Permissions are set for 0-owner-group-other. Suppose user xyz can create, and
therefore own, a file in the /root/ directory (the user named "root" would of
course have to give /root/ permissions for that). A CGI owned by user xyz
would then be able to r/w that file in /root/ because xyz owns both files. This
logic extends throughout the entire server. A CGI owned by xyz can r/w any file
anywhere on the server if the file is owned by xyz and has 0600 permissions.
So the answere is, yes, IF the file outside of the domain path is owned by the
same user that owns the CGI that is attempting to r/w that file. But the answere
is no, IF the file is owned by a user other than the owner of the CGI that is
attempting to r/w that file.
Caveat: xyz cannot r/w a file created by abc if the file has 0600 permissions, or
even 0666 permissions, even if that file is inside the domain (That's why you
never allow two siteAdmins for one site, and never upload files to a site as the
serverAdmin, even though both are technically possible on a RaQ)
This may seem weird if you are used to a regular Unix server. This all makes
sense though if you understand why a RaQ has to use CGIWrap.
On most Unix/Apache servers Perl runs as the user nobody, the same user
that Apache runs as. Therefore a CGI activity is controlled by the "other"
permission. On a RaQ Perl also runs the Cobalt GUI that runs the server.
Therefore Perl needs to r/w config files that are owned by the user named
"root". This would be a catastrophy waiting to happen if left that way since a
script in any domain could r/w such files as httpd.conf.

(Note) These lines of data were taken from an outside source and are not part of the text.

Context: an optimization exercise on an open-source flow, tuned for small area, a short achievable clock period and few clock cycles per item. The choices shown serve that exercise and are no tape-out recipe. The RTL was checked by simulation tests, not by an equivalence proof against the original design. Power is estimated from default activity; no workload was simulated.

==> flow/design.v, too long to show whole: its modules and the start of the top module <==
// module iter_multiplier: 1200 lines
module iter_multiplier (
    input  logic        clk,
    input  logic        rst_n,
    input  logic        mul_start,
    input  logic [63:0] a,
    input  logic [63:0] b,
    input  logic [1:0]  op,
    input  logic        word,
    input  logic        next,
    output logic [63:0] mul_result,
    output logic        mul_ok,
    output logic        busy
);
  // ...
==> flow/flow/run.sh <==
#!/bin/bash
set -e
export BUFFER_PORTS_ARGS="-buffer_cell sky130_fd_sc_hd__buf_1"
bash standard.sh > standard.log 2>&1
==> flow/standard.sh <==
#!/bin/bash
# synth_recipe.tcl (not shown) runs the flow's synth.tcl, then flattens the netlist and writes it again
# the make line also repeats each setting of config.mk as NAME=value (left out here)
make -C /OpenROAD-flow-scripts/flow DESIGN_CONFIG=/design/flow/config.mk WORK_HOME=/design/flow/orfs CLKGATE_MAP_FILE= SYNTH_SCRIPT=/design/flow/synth_recipe.tcl "${@:-finish}"
==> flow/config.mk <==
export PLATFORM = sky130hd
export DESIGN_NAME = iter_multiplier
export DESIGN_NICKNAME = iter_multiplier
export VERILOG_FILES = /design/flow/design.v
export SDC_FILE = /design/flow/constraint.sdc
export NUM_CORES = 4
export LEC_CHECK = 0
export CAP_MARGIN = 20
export CORE_MARGIN = 2
export CORE_UTILIZATION = 40
export CTS_CLUSTER_DIAMETER = 60
export CTS_CLUSTER_SIZE = 24
export PLACE_DENSITY = 0.8
export SETUP_SLACK_MARGIN = 4.55
export SLEW_MARGIN = 20
==> flow/constraint.sdc <==
create_clock -name core_clock -period 7.5 [get_ports {clk}]
set_input_delay 1.5000 -clock core_clock [delete_from_list [all_inputs] [get_ports {clk}]]
set_output_delay 1.5000 -clock core_clock [all_outputs]
set_load 0.01 [all_outputs]
==> impl_metrics.env, run 1 <==
export IMPL_status="timing/DRC/antenna clean"
export IMPL_fmax_mhz=337
export IMPL_final_cell_mix="fa_1 (265), a22oi_1 (257), xor2_1 (240)"
export IMPL_fin_ws_ps=4540
export IMPL_syn_area_um2=25300
export IMPL_yosys_mux_area_fraction_pct=0.672
export IMPL_cp_startpoint="s_q[3]$_DFF_P_"
export IMPL_period_share_pct=39.5
export IMPL_via_per_inst=5.89
export IMPL_synth_compound_area_share_pct=16.7
export IMPL_switching_share_pct=47.3
export IMPL_async_flop_share_pct=1.28
export IMPL_cts_tree="done"
export IMPL_comb_power_mw=7.83
export IMPL_drt_pass1_iterations=9
export IMPL_h_tree_depth=1
export IMPL_clkCellAreaFrac_pct=3.73
export IMPL_grt_max_degree=162
export IMPL_power_leakage_nw=10.9
export IMPL_totalPowerFinal_mw=12.2
export IMPL_synth_avg_cell_area_um2=10.1
export IMPL_drive_gt1_share_pct=7.19
export IMPL_wirelength_um=76600
export IMPL_cts_buffers=28
export IMPL_synthAdderAreaFrac_pct=25.1
export IMPL_p_clk_mw=1.63
Testbench counts, summed over its fixed seeds: cycles 23,924, items 2,400.
==> run 2: changes to the inputs <==
==> flow/config.mk (replaced) <==
export PLATFORM = sky130hd
export DESIGN_NAME = iter_multiplier
export DESIGN_NICKNAME = iter_multiplier
export VERILOG_FILES = /design/flow/design.v
export SDC_FILE = /design/flow/constraint.sdc
export NUM_CORES = 4
export LEC_CHECK = 0
export CAP_MARGIN = 5
export CORE_MARGIN = 2
export CORE_UTILIZATION = 40
export CTS_CLUSTER_DIAMETER = 60
export CTS_CLUSTER_SIZE = 24
export PLACE_DENSITY = 0.8
export SETUP_SLACK_MARGIN = 4.5
export SLEW_MARGIN = 5
==> run 2 against run 1 <==
Against the previous run:
- still clean
- core utilization decreased by 0.62 points
- global-route usage grew 0.19 points
- total power fell by 1.3%
- clock power fell by 9%
- cell count fell by 0.58%
- critical path depth is 1 higher
- clock-buffer cell count shrank 6
- via count shrank 0.51%
- die area did not move
- sequential power barely moved
- largest cell class unchanged
==> impl_metrics.env, run 2 <==
export IMPL_status="timing/DRC/antenna clean"
export IMPL_clk_path_buf_depth=3
export IMPL_max_cap_violations=0
export IMPL_clock_root_buffer="clkbuf_16"
export IMPL_holdPathEnd="lo_s_q[0]$_DFF_P_"
export IMPL_synth_edf_count=133
export IMPL_ff2ff_path_depth=10
export IMPL_min_from="s_q[0]$_DFF_P_"
export IMPL_dpl_cell_area_um2=26500
export IMPL_place_inst=3359
export IMPL_crit_path_start_kind="flop"
export IMPL_gr_usage_all_layers_pct=22.7
export IMPL_final_common_cell="fa_1"
export IMPL_synth_top_cell_area_share_pct=21.0
export IMPL_fin_area_um2=27800
export IMPL_reg2reg_to="b_q[19]$_DFFE_PP_"
export IMPL_fill_cells=5763
export IMPL_fin_ws_ps=4550
export IMPL_via_per_inst=5.90
export IMPL_grt_setup_unrepaired="true"
export IMPL_switching_share_pct=47.5
export IMPL_holdPathStages=0
export IMPL_combPwrFrac_pct=65.1
export IMPL_h_tree_depth=1
export IMPL_grt_pass1_vias=20000
export IMPL_clkPwrFrac_pct=12.3
export IMPL_worst_slew_pin_slew_ps=1160
export IMPL_grt_ovfl_total=0
export IMPL_core_area_um2=62900
export IMPL_fmax_mhz=339
export IMPL_ctsHoldBuffers=0
export IMPL_clock_latency_ps=590
export IMPL_fp_row_count=92
export IMPL_antenna_found_initial=19
export IMPL_vias=20200
export IMPL_r2r_start="s_q[5]$_DFF_P_"
export IMPL_postRouteAntennaNets=0
export IMPL_hold_viol_final=0
export IMPL_io_pins=201
export IMPL_syn_area_um2=25300
export IMPL_synth_most_common_cell="fa_1"
export IMPL_yosysUniqueCellTypes=76
export IMPL_post_synth_top_area_cell="fa_1"
export IMPL_worstHoldPathType="reg -> reg"
export IMPL_area_growth_pct=9.64
export IMPL_irDropWorstVdd_uv=187
export IMPL_nNetsFinal=3033
export IMPL_largest_reg_flops=67
export IMPL_drive_gt1_share_pct=6.31
export IMPL_final_cells=3418
export IMPL_slew_violations=0
export IMPL_die_h_um=256
export IMPL_period_share_pct=39.4
export IMPL_synth_commonest_cells="fa_1 (266), a22oi_1 (257), xor2_1 (243)"
export IMPL_yosysSeqAreaShare_pct=30.0
export IMPL_drc=0
export IMPL_ys_seq_elements=312
export IMPL_port_buffers=200
export IMPL_intPower_mw=6.30
export IMPL_clock_sinks=312
export IMPL_cts_buffers=25
export IMPL_wirelength_um=75700
export IMPL_fin_skew_ps=21.3
export IMPL_path_clk_slew_ps=90
export IMPL_async_flop_share_pct=1.28
export IMPL_die_w_um=256
export IMPL_fin_hold_ws_ps=407
export IMPL_hpwlAfterDp_um=54600
export IMPL_layout_min_cycle_time_ps=2950
export IMPL_place_ws_ps=3970
export IMPL_largest_register="c_q"
export IMPL_sequentialPowerShare_pct=22.6
export IMPL_cts_tree="done"
export IMPL_gp_congestion=0.926
export IMPL_setup_violations=0
export IMPL_critPathCaptureType="flop"
export IMPL_synthTopCellsByArea="fa_1 (21%), edfxtp_1 (16%), dfxtp_1 (14%)"
export IMPL_ys_flop_type="dfxtp_1"
export IMPL_initial_core_util_pct=40.3
export IMPL_cp_max_fo=4
export IMPL_cp_arrival_ps=3280
export IMPL_crit_required_ps=7830
export IMPL_switching_power_mw=5.70
export IMPL_power_leakage_nw=10.7
export IMPL_syn_nets=2997
export IMPL_grt_pass1_wl_um=118000
export IMPL_p_per_area_nw_per_um2=432
export IMPL_crit_type="reg -> reg"
export IMPL_grt_max_degree=105
export IMPL_yosys_warnings=1
export IMPL_die_area_um2=65400
export IMPL_reg_largest_list="c_q: 67 flops, s_q: 65 flops"
export IMPL_worst_r2r_setup_slack_ps=4550
export IMPL_drtIter0Drc=2430
export IMPL_fin_tns_setup_ps=0
export IMPL_synth_cells=2513
export IMPL_final_cell_mix="fa_1 (265), a22oi_1 (257), xor2_1 (238)"
export IMPL_drt_pass1_iterations=6
export IMPL_relSlewSlack_pct=22.5
export IMPL_routedWlPerCell_um=22.2
export IMPL_synth_avg_cell_area_um2=10.1
-- run 2: cell counts after synthesis --
No cell type changed its count.
-- run 2: stage by stage --
stage,util [%],total power [mW]
global route,44.2,13.1
detailed placement,42.1,10.3
CTS,43.8,11.9
global placement,42.1,9.99
floorplan,-,8.04
finish,44.2,12.0
-- run 2: logic make-up after synthesis --
group	count (synthesis)	synth area share [%]
AO/OA/AOI/OAI	610	16.7
AND/OR/NAND/NOR	466	9.05
buffers and inverters	404	6.23
XOR/XNOR	355	12.3
adder cells (fa/ha/maj)	349	25.1
flip-flops	312	30.0
multiplexers	17	0.671
-- run 2: area by class of cell --
type	instances	area [um^2]	share of cell area, %
multi-input combinational	1797	16400	59.1
sequential	312	7630	27.5
tap	846	1060	3.81
timing repair buffer	235	1060	3.81
inverter	178	684	2.46
clock buffer	26	629	2.27
clock inverter	20	278	1.00
antenna	4	10.0	0.0360
-- run 2: per-layer routing --
metal | GRT usage, % | part of all wire (%) | up-vias
li1 | - | - | 8686
met4 | 5.62 | 2.9 | 30
met5 | 0 | 0.24 | -
met2 | 35.3 | 45 | 1306
met3 | 6.69 | 13 | 193
met1 | 31.0 | 39 | 9936
-- run 2: repair_timing --
| action | CTS | global route |
|---|---|---|
| setup buffers | 5 | 4 |
| endpoints found under the setup margin | 193 | 96 |
| gates cloned | 0 | 0 |
| pin swaps | 7 | 10 |
| resized for setup | 30 | 47 |
-- run 2: power groups by stage --
stage               clock (mW)  sequential [mW]  combinational (mW)
floorplan                    0             2.52                5.53
global placement             0             2.72                7.27
detailed placement           0             2.73                7.53
CTS                       1.49             2.70                7.68
global route              1.55             2.75                8.83
finish                    1.48             2.71                7.81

By forcing CGI through CGIWrap a CGI runs as the owner of the file and by
Cobalt/Apache config that owner must be a siteAdmin. Therefore, CGI activity
is controlled by the "owner" permissions instead of by the "other" permissions.
Although I don't use ASP or PHP, I understand that their permission set on a
RaQ is also through the "owner" instead of "other".